I've never understood the appeal of Hatsune Miku. She's a corporate mascot, for god's sake. She only exists to sell software (along with countless other goods these days), and she has no personality nor voice beyond what the fans and marketing teams produce. Getting excited over her feels like getting excited over the Trix Rabbit or Charlie the Tuna. In spite of that, Japan can't seem to get enough Miku. They'll use her to sell just about anything under the sun, and they'll stick her in every form of media possible, including manga. This one even went so far as to bring in Kei, the artist who created Miku's original design, to draw and write it. It's too bad then that while he may be a perfectly fine character designer, he's a really terrible mangaka.
This is essentially one big short story collection, and all of them are self-contained. This is a good thing because trying to make all of these stories fit a singular continuity would be nothing short of madness. A story about the Vocaloids trying to earn money through wacky part-time jobs can easily be followed by a sob story where someone is sad or dying, which in turn might be followed by a story where summer cicadas have been replaced with tiny, chirping Mikus. The shortness and disconnectedness of all these stories means that there's no space to spare for developing any sort of emotional depth or character building. Instead the stories tend to rely on one of a few things. They may be based around seasonal gimmicks like Doll Day or school festivals, feature humor that either requires in-depth knowledge about Vocaloid fandom or is pure randomness, or built on shallow melodrama. Shockingly, the answer to just about every dilemma presented is "Miku sings a song and everyone is happy."

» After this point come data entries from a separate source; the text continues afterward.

## config.mk

```make
export PLATFORM = sky130hd
export DESIGN_NAME = ctrl_fsm
export DESIGN_NICKNAME = d
export VERILOG_FILES = /design/src/rtl/ctrl_fsm.sv
export SDC_FILE = /design/constraint.sdc
export NUM_CORES = 1
export LEC_CHECK = 0
export BUFFER_PORTS_ARGS = -buffer_cell sky130_fd_sc_hd__buf_2
export CELL_PAD_IN_SITES_DETAIL_PLACEMENT = 2
export CELL_PAD_IN_SITES_GLOBAL_PLACEMENT = 2
export CORE_MARGIN = 10
export CORE_UTILIZATION = 27
export CTS_BUF_LIST = sky130_fd_sc_hd__clkbuf_4
export DETAILED_ROUTE_END_ITERATION = 10
export GPL_TIMING_DRIVEN = 0
export PLACE_DENSITY_LB_ADDON = 0.1
export SLEW_MARGIN = 5
export SYNTH_ARGS = -nofsm -noshare
export SYNTH_HDL_FRONTEND = slang
export SYNTH_SLANG_ARGS = --single-unit
```

## constraint.sdc

```tcl
create_clock -name clk -period 1.71 [get_ports clk]
set_input_delay 0.171 -clock clk [delete_from_list [all_inputs] [get_ports clk]]
set_output_delay 0.171 -clock clk [all_outputs]
set_load 0.005 [all_outputs]
```

## src/rtl/ctrl_fsm.sv

```systemverilog
// ctrl_fsm -- multi-cycle RV32I control sequencer.
//
// Steps every instruction through FETCH, DECODE, EXEC, MEM and WB using the
// 4-bit class from the instruction decoder, and drives the PC, IR,
// register-file, ALU-operand and shared memory-port strobes. The memory port
// may stretch any access with wait states; the request is held until
// mem_ready is seen.
//
// Optional feature macro: CTRL_PERF_CNT_EN adds free-running cycle and
// retired-instruction counters (cycle_cnt, instret_cnt).
//
// Ports:
//   clk, rst        clock, synchronous active-high reset
//   instType        decoder class (0 load .. 8 jal, 9-15 illegal)
//   branch_taken    ALU compare result, consulted in EXEC only
//   mem_ready       memory completes the outstanding request this cycle
//   mem_req/mem_we  memory request and its write qualifier
//   mem_addr_sel    0 = PC, 1 = ALU result
//   ir_we, pc_we    instruction-register load, PC update
//   pc_src          0 PC+4, 1 PC+imm, 2 {ALU[31:1],0}
//   rf_we, wb_sel   register-file write, write-back source
//   alu_src_a/b     ALU operand muxes (PC / immediate when 1)
//   illegal, retire one-cycle status pulses
//   cycle_cnt, instret_cnt  (CTRL_PERF_CNT_EN only) 32-bit wrapping counters
module ctrl_fsm (
  input  logic        clk,
  input  logic        rst,
  input  logic [3:0]  instType,
  input  logic        branch_taken,
  input  logic        mem_ready,
  output logic        mem_req,
  output logic        mem_we,
  output logic        mem_addr_sel,
  output logic        ir_we,
  output logic        pc_we,
  output logic [1:0]  pc_src,
  output logic        rf_we,
  output logic [1:0]  wb_sel,
  output logic        alu_src_a,
  output logic        alu_src_b,
  output logic        illegal,
  output logic        retire
`ifdef CTRL_PERF_CNT_EN
  ,
  output logic [31:0] cycle_cnt,
  output logic [31:0] instret_cnt
`endif
);

  localparam logic [3:0] T_LOAD  = 4'd0;
  localparam logic [3:0] T_IMM   = 4'd1;
  localparam logic [3:0] T_STORE = 4'd2;
  localparam logic [3:0] T_REG   = 4'd3;
  localparam logic [3:0] T_LUI   = 4'd4;
  localparam logic [3:0] T_AUIPC = 4'd5;
  localparam logic [3:0] T_BR    = 4'd6;
  localparam logic [3:0] T_JALR  = 4'd7;
  localparam logic [3:0] T_JAL   = 4'd8;

  typedef enum logic [2:0] {
    S_FETCH,
    S_DECODE,
    S_EXEC,
    S_MEM,
    S_WB
  } state_t;

  state_t     state, nxt;
  logic [3:0] type_q;

  always_ff @(posedge clk) begin
    if (rst) begin
      state  <= S_FETCH;
      type_q <= 4'd0;
    end else begin
      state <= nxt;
      if (state == S_DECODE) type_q <= instType;
    end
  end

  // Outputs are forced low while rst is high, so a request in flight is
  // dropped in the reset cycle itself rather than one cycle later.
  always_comb begin
    nxt          = state;
    mem_req      = 1'b0;
    mem_we       = 1'b0;
    mem_addr_sel = 1'b0;
    ir_we        = 1'b0;
    pc_we        = 1'b0;
    pc_src       = 2'd0;
    rf_we        = 1'b0;
    wb_sel       = 2'd0;
    alu_src_a    = 1'b0;
    alu_src_b    = 1'b0;
    illegal      = 1'b0;
    retire       = 1'b0;
    if (!rst) begin
      case (state)
        S_FETCH: begin
          mem_req = 1'b1;
          if (mem_ready) begin
            ir_we = 1'b1;
            nxt   = S_DECODE;
          end
        end
        S_DECODE: begin
          if (instType > T_JAL) begin
            // Skip the bad instruction: advance PC, no retire.
            illegal = 1'b1;
            pc_we   = 1'b1;
            nxt     = S_FETCH;
          end else begin
            nxt = S_EXEC;
          end
        end
        S_EXEC: begin
          alu_src_a = (type_q == T_AUIPC);
          alu_src_b = !((type_q == T_REG) || (type_q == T_BR));
          case (type_q)
            T_LOAD, T_STORE: nxt = S_MEM;
            T_BR: begin
              pc_we  = 1'b1;
              pc_src = branch_taken ? 2'd1 : 2'd0;
              retire = 1'b1;
              nxt    = S_FETCH;
            end
            T_IMM, T_REG, T_LUI, T_AUIPC, T_JALR, T_JAL: nxt = S_WB;
            default: nxt = S_FETCH;
          endcase
        end
        S_MEM: begin
          mem_req      = 1'b1;
          mem_addr_sel = 1'b1;
          mem_we       = (type_q == T_STORE);
          if (mem_ready) begin
            if (type_q == T_STORE) begin
              pc_we  = 1'b1;
              retire = 1'b1;
              nxt    = S_FETCH;
            end else begin
              nxt = S_WB;
            end
          end
        end
        S_WB: begin
          rf_we  = 1'b1;
          pc_we  = 1'b1;
          retire = 1'b1;
          nxt    = S_FETCH;
          case (type_q)
            T_LOAD:       wb_sel = 2'd1;
            T_LUI:        wb_sel = 2'd3;
            T_JAL, T_JALR: wb_sel = 2'd2;
            default:      wb_sel = 2'd0;
          endcase
          case (type_q)
            T_JAL:   pc_src = 2'd1;
            T_JALR:  pc_src = 2'd2;
            default: pc_src = 2'd0;
          endcase
        end
        default: nxt = S_FETCH;
      endcase
    end
  end

`ifdef CTRL_PERF_CNT_EN
  always_ff @(posedge clk) begin
    if (rst) begin
      cycle_cnt   <= 32'd0;
      instret_cnt <= 32'd0;
    end else begin
      cycle_cnt <= cycle_cnt + 32'd1;
      if (retire) instret_cnt <= instret_cnt + 32'd1;
    end
  end
`endif

endmodule

```

==> metrics.cfg <==
[synthesis]
ys_async_sr_fraction_pct = 0
synthFlopType = dfxtp_1
ys_ff_latch = 7
synth.most_common_cell = nor2_1
synth_area_per_cell_um2 = 7.51
synth_nets = 89
yosysWarnings = 0
synth_edf_count = 0
ys_types = 32
syn-cell-area_um2 = 608
synth_seq_area_share_pct = 23.0
synth_area_leaders = dfxtp_1 23%, nor2_1 9.9%, mux2i_1 6.6%, xor2_1 4.3%, buf_6 3.7%
synthCells = 81
synth.top_cell.area_share_pct = 23.0
synth_commonest_cells = 16 x nor2_1, 7 x dfxtp_1, 5 x nand2_1
yosysTopAreaCell = dfxtp_1

[clocking]
htreeDepth = 1
clockBufferDepth = 2
clkLatencyLatePin_ps = 260
clkSinkCount = 7
cts_root_buf = clkbuf_4
path_clk_slew_ps = 60
cts_tree = yes
numCtsBuffers = 3

[timing]
setup_viol = 0
hold_viol = 0
period_share_pct = 96.2
max_slew_margin_pct = 69.7
fmax_mhz = 608
slew_violations = 0
fin_hold_ws_ps = 175
worst_pin_slew_ps = 455
period_needed_ps = 1650
rsz0062_at_grt = true
final.setup.tns_ps = 0
finClkSkew_ps = 3.77

[floorplan]
rows = 17
ios = 22
die_w_um = 67.5
die_y_um = 67.5
start_util_pct = 28.0
die_area_um2 = 4550
coreArea_um2 = 2170

[setup_path]
crit_buf_inv = 1
cpMaxStageDelayCell = or4_4
path_class = reg2out
path_cells = or4_4, a31oi_1, buf_2
crit_family = simple AND/OR/NAND/NOR gates
start_kind = flop
crit_path_end_kind = output port
cpPeakStageDelay_ps = 540
cp_max_fo = 7
cp_data_required_time_ps = 1540
crit_arrival_ps = 1470

[pwr]
ir_drop_v = 0.000487
power_density_nw_per_um2 = 568
leakagePower_uw = 0.000391

[cells_and_area]
diodes = 0
syn_to_final_growth_pct = 41.2
nets = 121
drive_above_1_share_pct = 45.5

[global_route]
grt_max_degree = 12
grt_pass1_wl_um = 3640
grt_usage_pct = 10.4
antenna_found_initial = 0
grt_pass1_vias = 770
grt-ovfl-total = 0

[routing]
vias = 696
dr.pass1.iters = 2
wl_um = 2220
drt_iter0_drc = 14
drc = 0
viasPerCell = 4.97
routedWlPerCell_um = 15.9
drtAntennaViolNets = 0

[placement]
dp_hpwl_um = 1570
gp_congestion = 0.732
port_buffers = 21

[flow_run]
cap_violations = 0

[outcome]
outcome = finished, final reports clean

[min_path]
hp-class = in2reg
[config.mk]
export PLATFORM = sky130hd
export DESIGN_NAME = mlp2_seq_engine
export DESIGN_NICKNAME = d
export VERILOG_FILES = /design/src/rtl/mlp2_seq_engine.sv
export SDC_FILE = /design/constraint.sdc
export NUM_CORES = 2
export LEC_CHECK = 0
export CAP_MARGIN = 20
export CORE_MARGIN = 4
export CORE_UTILIZATION = 50
export CTS_BUF_LIST = sky130_fd_sc_hd__clkbuf_4 sky130_fd_sc_hd__clkbuf_8
export DETAILED_ROUTE_END_ITERATION = 12
export PLACE_DENSITY = 0.67
export RECOVER_POWER = 50
export REMOVE_ABC_BUFFERS = 1
export SLEW_MARGIN = 20
export SYNTH_ARGS = -nofsm -noshare
export SYNTH_HDL_FRONTEND = slang
export SYNTH_SLANG_ARGS = --single-unit
[constraint.sdc]
create_clock -name clk -period 6.9 [get_ports clk]
set_input_delay 1.38 -clock clk [delete_from_list [all_inputs] [get_ports clk]]
set_output_delay 1.38 -clock clk [all_outputs]
set_load 0.1 [all_outputs]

The Vocaloids here don't have personalities so much as they have a small collection of quirks which are hammered into the reader's brain like so many nails. Weirdly enough, our title character is probably the blandest of the lot. Aside from her obsession with music, her personality shifts wildly depending on what the story needs her to do. The rest are simply character types instead of characters: Len and Ren are child-like and mischievous, Luka is the gentle, motherly one, and Meiko is the drunk. These quirks are used for humor, drama, and sometimes outright promotion, as more than a few of the later comics are meant to promote the Hatsune Miku video games. No matter who is featured of what happens to them, everything is over in 12 pages or less, leaving only a feeling of annoyance and boredom. After reading this, I'm now MORE confused about the appeal of the Vocaloids than ever before.
You'd think that considering the mangaka's background that he could figure out how to craft a good-looking comic. Sadly, the actual manga art looks AWFUL. It's in stark contrast to the many examples of color splash art, most of which look quite pretty. Some are more painterly and other more digital, but they're full of fanciful costumes and warm colors and are generally nice to look at. The manga itself, though, is flat and has been moe-blobbed to the extreme, verging upon super-deformed. Expressions and actions are broad and stiff, and the backgrounds are mostly screentone. Kei may be a perfectly fine artist on his own, but he can't tell a story visually to save his own life, and it's not like he can fall back on deep storytelling to carry the rest for him.
I really shouldn't have been surprised to learn that a manga based on a mascot is shallow, annoying, and badly drawn. This mix is best left on the shelf.
This series is published by Dark Horse. The series is complete in Japan with 3 volumes. These volumes have been released in a single omnibus, and is currently in print.